The current caller happens to do so.  With such assumption, we can code it as
something like

if (is_private_sp(root)) {
    WARN_ON_ONCE(gfn & kvm_gfn_shared_mask(kvm));
    return gfn;
}


.. snip ...

> > @@ -376,12 +387,78 @@ static void handle_removed_pt(struct kvm *kvm, tdp_ptep_t pt, bool shared)
> >   							  REMOVED_SPTE, level);
> >   		}
> >   		handle_changed_spte(kvm, kvm_mmu_page_as_id(sp), gfn,
> > -				    old_spte, REMOVED_SPTE, level, shared);
> > +				    old_spte, REMOVED_SPTE, sp->role,
> > +				    shared);
> > +	}
> > +
> > +	if (is_private_sp(sp) &&
> > +	    WARN_ON(static_call(kvm_x86_free_private_spt)(kvm, sp->gfn, sp->role.level,
> > +							  kvm_mmu_private_spt(sp)))) {
> > +		/*
> > +		 * Failed to unlink Secure EPT page and there is nothing to do
> > +		 * further.  Intentionally leak the page to prevent the kernel
> > +		 * from accessing the encrypted page.
> > +		 */
> > +		kvm_mmu_init_private_spt(sp, NULL);
> >   	}
> >   	call_rcu(&sp->rcu_head, tdp_mmu_free_sp_rcu_callback);
> >   }
> > +static void *get_private_spt(gfn_t gfn, u64 new_spte, int level)
> > +{
> > +	if (is_shadow_present_pte(new_spte) && !is_last_spte(new_spte, level)) {
> > +		struct kvm_mmu_page *sp = to_shadow_page(pfn_to_hpa(spte_to_pfn(new_spte)));
> > +		void *private_spt = kvm_mmu_private_spt(sp);
> > +
> > +		WARN_ON_ONCE(!private_spt);
> > +		WARN_ON_ONCE(sp->role.level + 1 != level);
> > +		WARN_ON_ONCE(sp->gfn != gfn);
> > +		return private_spt;
> > +	}
> > +
> > +	return NULL;
> > +}
> > +
> > +static void handle_removed_private_spte(struct kvm *kvm, gfn_t gfn,
> > +					u64 old_spte, u64 new_spte,
> > +					int level)
> > +{
> > +	bool was_present = is_shadow_present_pte(old_spte);
> > +	bool is_present = is_shadow_present_pte(new_spte);
> > +	bool was_leaf = was_present && is_last_spte(old_spte, level);
> > +	bool is_leaf = is_present && is_last_spte(new_spte, level);
> > +	kvm_pfn_t old_pfn = spte_to_pfn(old_spte);
> > +	kvm_pfn_t new_pfn = spte_to_pfn(new_spte);
> > +	int ret;
> > +
> > +	/* Ignore change of software only bits. e.g. host_writable */
> > +	if (was_leaf == is_leaf && was_present == is_present)
> > +		return;
> > +
> > +	/*
> > +	 * Allow only leaf page to be zapped.  Reclaim Non-leaf page tables at
> > +	 * destroying VM.
> > +	 */
> 
> The comment seems just for !was_leaf,
> move the comment just before "if (!was_leaf)" ?

Makes sense. 


> > +	WARN_ON_ONCE(is_present);
> 
> Is this warning needed?
> It can be captured by the later "KVM_BUG_ON(new_pfn, kvm)"

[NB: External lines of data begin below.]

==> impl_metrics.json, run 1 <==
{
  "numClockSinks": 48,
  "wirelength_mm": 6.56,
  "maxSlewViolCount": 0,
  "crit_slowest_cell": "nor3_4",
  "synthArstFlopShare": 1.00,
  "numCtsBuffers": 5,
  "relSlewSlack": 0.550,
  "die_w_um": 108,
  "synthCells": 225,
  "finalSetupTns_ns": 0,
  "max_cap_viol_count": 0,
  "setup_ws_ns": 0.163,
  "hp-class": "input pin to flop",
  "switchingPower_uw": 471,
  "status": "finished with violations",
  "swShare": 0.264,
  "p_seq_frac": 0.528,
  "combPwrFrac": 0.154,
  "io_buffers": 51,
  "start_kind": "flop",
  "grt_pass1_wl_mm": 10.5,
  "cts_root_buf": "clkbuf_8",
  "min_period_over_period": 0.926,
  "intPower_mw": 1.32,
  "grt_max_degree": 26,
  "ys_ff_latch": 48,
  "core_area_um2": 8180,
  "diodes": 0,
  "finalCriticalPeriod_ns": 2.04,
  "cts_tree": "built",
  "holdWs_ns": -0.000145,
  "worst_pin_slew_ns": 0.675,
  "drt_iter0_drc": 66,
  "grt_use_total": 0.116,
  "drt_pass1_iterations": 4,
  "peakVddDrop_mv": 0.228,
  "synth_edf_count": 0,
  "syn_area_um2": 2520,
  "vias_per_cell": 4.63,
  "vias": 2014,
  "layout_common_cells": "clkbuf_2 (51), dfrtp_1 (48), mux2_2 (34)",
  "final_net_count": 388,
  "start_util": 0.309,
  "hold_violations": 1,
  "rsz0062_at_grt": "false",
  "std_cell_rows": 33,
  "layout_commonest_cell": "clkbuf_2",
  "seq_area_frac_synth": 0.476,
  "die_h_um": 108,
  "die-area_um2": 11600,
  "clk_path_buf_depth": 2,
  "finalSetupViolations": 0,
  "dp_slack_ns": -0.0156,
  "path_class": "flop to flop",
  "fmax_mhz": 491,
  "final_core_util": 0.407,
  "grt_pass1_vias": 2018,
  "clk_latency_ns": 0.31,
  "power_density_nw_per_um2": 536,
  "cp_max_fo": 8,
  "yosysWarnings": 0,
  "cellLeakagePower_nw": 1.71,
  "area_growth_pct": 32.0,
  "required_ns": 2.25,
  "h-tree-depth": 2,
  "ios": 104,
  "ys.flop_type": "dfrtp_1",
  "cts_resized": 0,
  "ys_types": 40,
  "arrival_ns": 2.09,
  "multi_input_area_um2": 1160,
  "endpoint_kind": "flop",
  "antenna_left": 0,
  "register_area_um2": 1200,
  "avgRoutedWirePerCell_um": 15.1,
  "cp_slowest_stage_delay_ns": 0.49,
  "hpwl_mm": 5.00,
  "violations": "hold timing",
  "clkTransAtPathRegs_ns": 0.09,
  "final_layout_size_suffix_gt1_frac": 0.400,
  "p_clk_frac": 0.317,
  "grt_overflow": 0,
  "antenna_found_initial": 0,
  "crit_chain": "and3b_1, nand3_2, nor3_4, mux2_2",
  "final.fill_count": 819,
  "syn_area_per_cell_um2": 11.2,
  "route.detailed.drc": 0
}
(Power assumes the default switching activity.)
==> config.mk <==
export PLATFORM = sky130hd
export DESIGN_NAME = i2c_vscale_slave
export DESIGN_NICKNAME = d
export VERILOG_FILES = /design/src/hw/vscale_pkg.sv /design/src/hw/i2c_vscale_slave.sv /design/src/hw/vscale_ramp.sv
export SDC_FILE = /design/constraint.sdc
export NUM_CORES = 1
export LEC_CHECK = 0
export BUFFER_PORTS_ARGS = -buffer_cell sky130_fd_sc_hd__buf_2
export CORE_MARGIN = 5
export CORE_UTILIZATION = 45
export CTS_BUF_LIST = sky130_fd_sc_hd__clkbuf_4
export CTS_CLUSTER_DIAMETER = 120
export CTS_CLUSTER_SIZE = 16
export DETAILED_ROUTE_END_ITERATION = 8
export PLACE_DENSITY_LB_ADDON = 0.1
export SLEW_MARGIN = 10
export SYNTH_ARGS = -nofsm -noshare
export SYNTH_HDL_FRONTEND = slang
export SYNTH_SLANG_ARGS = --single-unit
==> constraint.sdc <==
create_clock -name CLK_SYS -period 4 [get_ports CLK_SYS]
set_input_delay 0.6 -clock CLK_SYS [delete_from_list [all_inputs] [get_ports CLK_SYS]]
set_output_delay 0.6 -clock CLK_SYS [all_outputs]
set_load 0.01 [all_outputs]
**src/verilog/sar_adc_pkg.sv**
```systemverilog
// sar converter control: shared offsets, fields, reset values and types
// assumes an 8-bit special function register port clocked by mclk
package sar_adc_pkg;

	// ---------------------------------------------------------------
	// register offsets
	// ---------------------------------------------------------------
	localparam logic [7:0] ADDR_INPUT_SELECT = 8'hBB;
	localparam logic [7:0] ADDR_CONFIG = 8'hBC;
	localparam logic [7:0] ADDR_RESULT = 8'hBF;
	localparam logic [7:0] ADDR_CONTROL = 8'hC0;
	localparam logic [7:0] ADDR_HIGH_LIMIT_LOW = 8'hC4;
	localparam logic [7:0] ADDR_HIGH_LIMIT_HIGH = 8'hC5;
	localparam logic [7:0] ADDR_LOW_LIMIT_LOW = 8'hC6;
	localparam logic [7:0] ADDR_LOW_LIMIT_HIGH = 8'hC7;

	// ---------------------------------------------------------------
	// reset values
	// ---------------------------------------------------------------
	localparam logic [7:0] RST_INPUT_SELECT = 8'h00;
	localparam logic [7:0] RST_CONFIG = 8'h60;
	localparam logic [7:0] RST_RESULT = 8'h00;
	localparam logic [7:0] RST_LIMIT = 8'h00;
	localparam logic [7:0] RST_CONTROL = 8'h00;

	// ---------------------------------------------------------------
	// field positions and write masks
	// ---------------------------------------------------------------
	localparam int unsigned CFG_DIV_LSB = 5;
	localparam int unsigned CFG_GAIN_LSB = 0;
	localparam logic [7:0] CFG_WRITE_MASK = 8'hE7;
	localparam int unsigned SEL_ENABLE_BIT = 5;
	localparam int unsigned SEL_PORT_LSB = 3;
	localparam int unsigned SEL_PIN_LSB = 0;
	localparam logic [7:0] SEL_WRITE_MASK = 8'h3F;
	localparam int unsigned CTL_TRACK_MODE = 7;
	localparam int unsigned CTL_WINDOW_FLAG = 6;
	localparam int unsigned CTL_DONE_FLAG = 5;
	localparam int unsigned CTL_BUSY = 4;
	localparam int unsigned CTL_START_HI = 3;
	localparam int unsigned CTL_START_LO = 2;
	localparam int unsigned CTL_DONE_IE = 1;
	localparam int unsigned CTL_WIN_IE = 0;

	// ---------------------------------------------------------------
	// timing counts
	// ---------------------------------------------------------------
	localparam logic [1:0] TRACK_SAR_CLOCKS = 2'h3;
	localparam logic [1:0] SETTLE_CYCLES = 2'h3;
	localparam logic [2:0] DIV_CODE_MAX = 3'h4;

	// ---------------------------------------------------------------
	// types
	// ---------------------------------------------------------------
	typedef struct packed {
		logic rd;
		logic wr;
		logic [7:0] addr;
		logic [7:0] wdata;
	} sfr_req_t;

	typedef struct packed {
		logic track;
		logic [7:0] dac_code;
		logic [31:0] pin_en;
		logic [5:0] gain_sel;
	} analog_out_t;

	typedef enum logic [1:0] {
		PH_IDLE,
		PH_TRACK,
		PH_CONVERT
	} phase_t;

endpackage : sar_adc_pkg

```
**src/verilog/sar_adc_control_window_detect.sv**
```systemverilog
// sar converter control with window detector, behind an sfr port
// assumes a comparator output from the analog core, timer 2 overflow pulse
// and a chip standby level, the last two on mclk
//
// Overview of operation
// - sar clock is mclk divided by 1,2,4,8,16 per config bits 7..5
// - start on busy-bit write of one or timer 2 overflow, per mode bits
// - busy reads one for the whole conversion, zero after
// - busy falling edge sets done flag and raises enabled interrupt
// - each finished result lands in the data word register at 0xBF
// - result is input over reference in 256 steps, 0x80 at half
// - track mode clear: track continuously except during conversion
// - track mode set: track 3 sar clocks from start event, then convert
// - tracking shuts down while the chip is in standby
// - window detector compares each result, sets window flag out of band, or in band when the low limit is above the high limit
// - each limit is a word built from high and low byte registers
// - input select: enable bit 5, port bits 4..3, pin bits 2..0
// - with enable set only the selected port pin becomes analog
// - config bits 4..3 read zero and ignore writes
// - gain field decodes to 1,2,4,8,16 or 0.5 for the amplifier
`timescale 1ns/1ps
module sar_adc_control_window_detect (
	// clock and reset
	input wire logic mclk,
	input wire logic reset,
	// special function register port
	input wire sar_adc_pkg::sfr_req_t sfr_req,
	output logic [7:0] sfr_rdata,
	// start and power sources
	input wire logic timer2_overflow,
	input wire logic chip_standby,
	// analog core
	input wire logic comparator_in,
	output sar_adc_pkg::analog_out_t ana,
	// interrupt requests
	output logic done_irq,
	output logic window_irq
);
	import sar_adc_pkg::*;

	// ---------------------------------------------------------------
	// state
	// ---------------------------------------------------------------
	typedef struct packed {
		logic [7:0] input_select;
		logic [7:0] config_r;
		logic [7:0] result;
		logic [7:0] gt_hi;
		logic [7:0] gt_lo;
		logic [7:0] lt_hi;
		logic [7:0] lt_lo;
		logic track_mode;
		logic window_flag;
		logic done_flag;
		logic busy;
		logic busy_q;
		logic start_hi;
		logic start_lo;
		logic done_ie;
		logic win_ie;
		phase_t phase;
		logic [2:0] bit_idx;
		logic [7:0] trial;
		logic [1:0] track_cnt;
		logic [1:0] settle_cnt;
		logic comp_meta;
		logic comp_sync;
		logic [7:0] rdata;
		analog_out_t ana;
		logic done_irq;
		logic win_irq;
	} ctl_state_t;

	ctl_state_t st;
	ctl_state_t next_st;
	logic sar_tick;
	logic [31:0] pin_hit;
	logic [4:0] pin_index;

	// ---------------------------------------------------------------
	// sar clock
	// ---------------------------------------------------------------
	sar_clock_divider u_divider (
		.mclk(mclk),
		.reset(reset),
		.div_code(st.config_r[CFG_DIV_LSB +: 3]),
		.tick(sar_tick)
	);

	// ---------------------------------------------------------------
	// analog pin select
	// ---------------------------------------------------------------
	assign pin_index = {st.input_select[SEL_PORT_LSB +: 2], st.input_select[SEL_PIN_LSB +: 3]};

	genvar gi;
	generate
		for (gi = 0; gi < 32; gi++) begin : g_pin
			assign pin_hit[gi] = st.input_select[SEL_ENABLE_BIT] && (pin_index == 5'(gi));
		end
	endgenerate

	// ---------------------------------------------------------------
	// helpers
	// ---------------------------------------------------------------
	function automatic logic window_hit(
		input logic [7:0] res,
		input logic [15:0] gt,
		input logic [15:0] lt
	);
		logic [15:0] word;
		word = {res, 8'h00};
		if (lt > gt) begin
			window_hit = (word > gt) && (word < lt);
		end else begin
			window_hit = (word < lt) || (word > gt);
		end
	endfunction : window_hit

	function automatic logic [5:0] gain_decode(input logic [2:0] code);
		// one-hot: x1, x2, x4, x8, x16, x0.5
		case (code)
			3'h0: gain_decode = 6'h01;
			3'h1: gain_decode = 6'h02;
			3'h2: gain_decode = 6'h04;
			3'h3: gain_decode = 6'h08;
			3'h4: gain_decode = 6'h10;
			3'h5: gain_decode = 6'h10;
			default: gain_decode = 6'h20;
		endcase
	endfunction : gain_decode

	// ---------------------------------------------------------------
	// next state
	// ---------------------------------------------------------------
	logic wr_ctl;
	logic sw_start;
	logic start_req;
	logic mode_sw;
	logic mode_timer;
	logic [7:0] code;
	logic finish;

	always_comb begin
		next_st = st;
		code = st.trial;
		finish = 1'b0;

		// comparator synchroniser
		next_st.comp_meta = comparator_in;
		next_st.comp_sync = st.comp_meta;

		// start selection
		wr_ctl = sfr_req.wr && (sfr_req.addr == ADDR_CONTROL);
		sw_start = wr_ctl && sfr_req.wdata[CTL_BUSY];
		mode_sw = !st.start_lo;
		mode_timer = st.start_lo || st.start_hi;
		start_req = (sw_start && mode_sw) || (timer2_overflow && mode_timer);

		// register writes
		if (sfr_req.wr) begin
			case (sfr_req.addr)
				ADDR_INPUT_SELECT: begin
					next_st.input_select = sfr_req.wdata & SEL_WRITE_MASK;
				end
				ADDR_CONFIG: begin
					next_st.config_r = sfr_req.wdata & CFG_WRITE_MASK;
				end
				ADDR_RESULT: begin
					next_st.result = sfr_req.wdata;
				end
				ADDR_HIGH_LIMIT_LOW: begin
					next_st.gt_lo = sfr_req.wdata;
				end
				ADDR_HIGH_LIMIT_HIGH: begin
					next_st.gt_hi = sfr_req.wdata;
				end
				ADDR_LOW_LIMIT_LOW: begin
					next_st.lt_lo = sfr_req.wdata;
				end
				ADDR_LOW_LIMIT_HIGH: begin
					next_st.lt_hi = sfr_req.wdata;
				end
				ADDR_CONTROL: begin
					next_st.track_mode = sfr_req.wdata[CTL_TRACK_MODE];
					next_st.start_hi = sfr_req.wdata[CTL_START_HI];
					next_st.start_lo = sfr_req.wdata[CTL_START_LO];
					next_st.done_ie = sfr_req.wdata[CTL_DONE_IE];
					next_st.win_ie = sfr_req.wdata[CTL_WIN_IE];
					// flags clear on a written zero only
					if (!sfr_req.wdata[CTL_WINDOW_FLAG]) begin
						next_st.window_flag = 1'b0;
					end
					if (!sfr_req.wdata[CTL_DONE_FLAG]) begin
						next_st.done_flag = 1'b0;
					end
				end
				default: begin
				end
			endcase
		end

		// conversion sequence
		case (st.phase)
			PH_IDLE: begin
				if (start_req) begin
					next_st.busy = 1'b1;
					next_st.bit_idx = 3'h7;
					next_st.settle_cnt = 2'h0;
					next_st.track_cnt = 2'h0;
					if (st.track_mode) begin
						next_st.phase = PH_TRACK;
						next_st.trial = 8'h00;
					end else begin
						next_st.phase = PH_CONVERT;
						next_st.trial = 8'h80;
					end
				end
			end
			PH_TRACK: begin
				// new starts are not looked at here
				if (sar_tick) begin
					if (st.track_cnt == TRACK_SAR_CLOCKS - 2'h1) begin
						next_st.phase = PH_CONVERT;
						next_st.trial = 8'h80;
						next_st.settle_cnt = 2'h0;
					end else begin
						next_st.track_cnt = st.track_cnt + 2'h1;
					end
				end
			end
			PH_CONVERT: begin
				if (st.settle_cnt != SETTLE_CYCLES) begin
					next_st.settle_cnt = st.settle_cnt + 2'h1;
				end else if (sar_tick) begin
					// keep the trial bit when input is at or above it
					code[st.bit_idx] = st.comp_sync;
					next_st.trial = code;
					next_st.settle_cnt = 2'h0;
					if (st.bit_idx == 3'h0) begin
						finish = 1'b1;
					end else begin
						next_st.bit_idx = st.bit_idx - 3'h1;
						next_st.trial[st.bit_idx - 3'h1] = 1'b1;
					end
				end
			end
			default: begin
				next_st.phase = PH_IDLE;
				next_st.busy = 1'b0;
			end
		endcase

		// completion: result store and window check
		if (finish) begin
			next_st.phase = PH_IDLE;
			next_st.busy = 1'b0;
			next_st.result = code;
			if (window_hit(code, {st.gt_hi, st.gt_lo}, {st.lt_hi, st.lt_lo})) begin
				next_st.window_flag = 1'b1;
			end
		end

		// done flag on busy falling edge, set beats clear
		next_st.busy_q = st.busy;
		if (st.busy_q && !st.busy) begin
			next_st.done_flag = 1'b1;
		end
		next_st.done_irq = next_st.done_flag && next_st.done_ie;
		next_st.win_irq = next_st.window_flag && next_st.win_ie;

		// read data
		next_st.rdata = 8'h00;
		if (sfr_req.rd) begin
			case (sfr_req.addr)
				ADDR_INPUT_SELECT: next_st.rdata = st.input_select;
				ADDR_CONFIG: next_st.rdata = st.config_r;
				ADDR_RESULT: next_st.rdata = st.result;
				ADDR_HIGH_LIMIT_LOW: next_st.rdata = st.gt_lo;
				ADDR_HIGH_LIMIT_HIGH: next_st.rdata = st.gt_hi;
				ADDR_LOW_LIMIT_LOW: next_st.rdata = st.lt_lo;
				ADDR_LOW_LIMIT_HIGH: next_st.rdata = st.lt_hi;
				ADDR_CONTROL: begin
					next_st.rdata = {st.track_mode, st.window_flag, st.done_flag, st.busy,
						st.start_hi, st.start_lo, st.done_ie, st.win_ie};
				end
				default: next_st.rdata = 8'h00;
			endcase
		end

		// analog outputs
		if (chip_standby) begin
			next_st.ana.track = 1'b0;
		end else if (next_st.track_mode) begin
			next_st.ana.track = (next_st.phase == PH_TRACK);
		end else begin
			next_st.ana.track = !next_st.busy;
		end
		next_st.ana.dac_code = next_st.trial;
		next_st.ana.pin_en = pin_hit;
		next_st.ana.gain_sel = gain_decode(st.config_r[CFG_GAIN_LSB +: 3]);
	end

	// ---------------------------------------------------------------
	// state register
	// ---------------------------------------------------------------
	always_ff @(posedge mclk or posedge reset) begin
		if (reset) begin
			st <= '0;
			st.input_select <= RST_INPUT_SELECT;
			st.config_r <= RST_CONFIG;
			st.result <= RST_RESULT;
			st.gt_hi <= RST_LIMIT;
			st.gt_lo <= RST_LIMIT;
			st.lt_hi <= RST_LIMIT;
			st.lt_lo <= RST_LIMIT;
			st.phase <= PH_IDLE;
			st.ana.gain_sel <= 6'h01;
		end else begin
			st <= next_st;
		end
	end

	// ---------------------------------------------------------------
	// outputs
	// ---------------------------------------------------------------
	assign sfr_rdata = st.rdata;
	assign ana = st.ana;
	assign done_irq = st.done_irq;
	assign window_irq = st.win_irq;

endmodule : sar_adc_control_window_detect

```
**src/verilog/sar_clock_divider.sv**
```systemverilog
// sar conversion clock divider: one mclk-wide tick per sar clock period
// assumes div_code comes from a register on the same clock
`timescale 1ns/1ps
module sar_clock_divider (
	// clock and reset
	input wire logic mclk,
	input wire logic reset,
	// divide select
	input wire logic [2:0] div_code,
	// sar clock tick
	output logic tick
);
	import sar_adc_pkg::*;

	typedef struct packed {
		logic [3:0] cnt;
		logic tick;
	} div_state_t;

	div_state_t st;
	div_state_t next_st;
	logic [3:0] limit;

	// ---------------------------------------------------------------
	// divide ratio 1, 2, 4, 8 or 16
	// ---------------------------------------------------------------
	always_comb begin
		next_st = st;
		if (div_code >= DIV_CODE_MAX) begin
			limit = 4'hF;
		end else begin
			limit = 4'((5'h01 << div_code) - 5'h01);
		end
		if (st.cnt >= limit) begin
			next_st.cnt = 4'h0;
			next_st.tick = 1'b1;
		end else begin
			next_st.cnt = st.cnt + 4'h1;
			next_st.tick = 1'b0;
		end
	end

	always_ff @(posedge mclk or posedge reset) begin
		if (reset) begin
			st <= '0;
		end else begin
			st <= next_st;
		end
	end

	assign tick = st.tick;

endmodule : sar_clock_divider

```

Yes, let's remove this warn_on.


.. snip ...

> > @@ -597,8 +775,17 @@ static u64 tdp_mmu_set_spte(struct kvm *kvm, int as_id, tdp_ptep_t sptep,
> >   	WARN_ON_ONCE(is_removed_spte(old_spte) || is_removed_spte(new_spte));
> >   	old_spte = kvm_tdp_mmu_write_spte(sptep, old_spte, new_spte, level);
> > +	if (is_private_sptep(sptep) && !is_removed_spte(new_spte) &&
> > +	    is_shadow_present_pte(new_spte)) {
> > +		lockdep_assert_held_write(&kvm->mmu_lock);
> 
> tdp_mmu_set_spte() has already called lockdep_assert_held_write() above.

Ok.


> > @@ -1041,6 +1255,8 @@ int kvm_tdp_mmu_map(struct kvm_vcpu *vcpu, struct kvm_page_fault *fault)
> >   	struct kvm *kvm = vcpu->kvm;
> >   	struct tdp_iter iter;
> >   	struct kvm_mmu_page *sp;
> > +	gfn_t raw_gfn;
> > +	bool is_private = fault->is_private && kvm_gfn_shared_mask(kvm);
> >   	int ret = RET_PF_RETRY;
> >   	kvm_mmu_hugepage_adjust(vcpu, fault);
> > @@ -1049,7 +1265,17 @@ int kvm_tdp_mmu_map(struct kvm_vcpu *vcpu, struct kvm_page_fault *fault)
> >   	rcu_read_lock();
> > -	tdp_mmu_for_each_pte(iter, mmu, fault->gfn, fault->gfn + 1) {
> > +	raw_gfn = gpa_to_gfn(fault->addr);
> > +
> > +	if (is_error_noslot_pfn(fault->pfn) ||
> > +	    !kvm_pfn_to_refcounted_page(fault->pfn)) {
> > +		if (is_private) {
> 
>  Why this is only checked for private fault?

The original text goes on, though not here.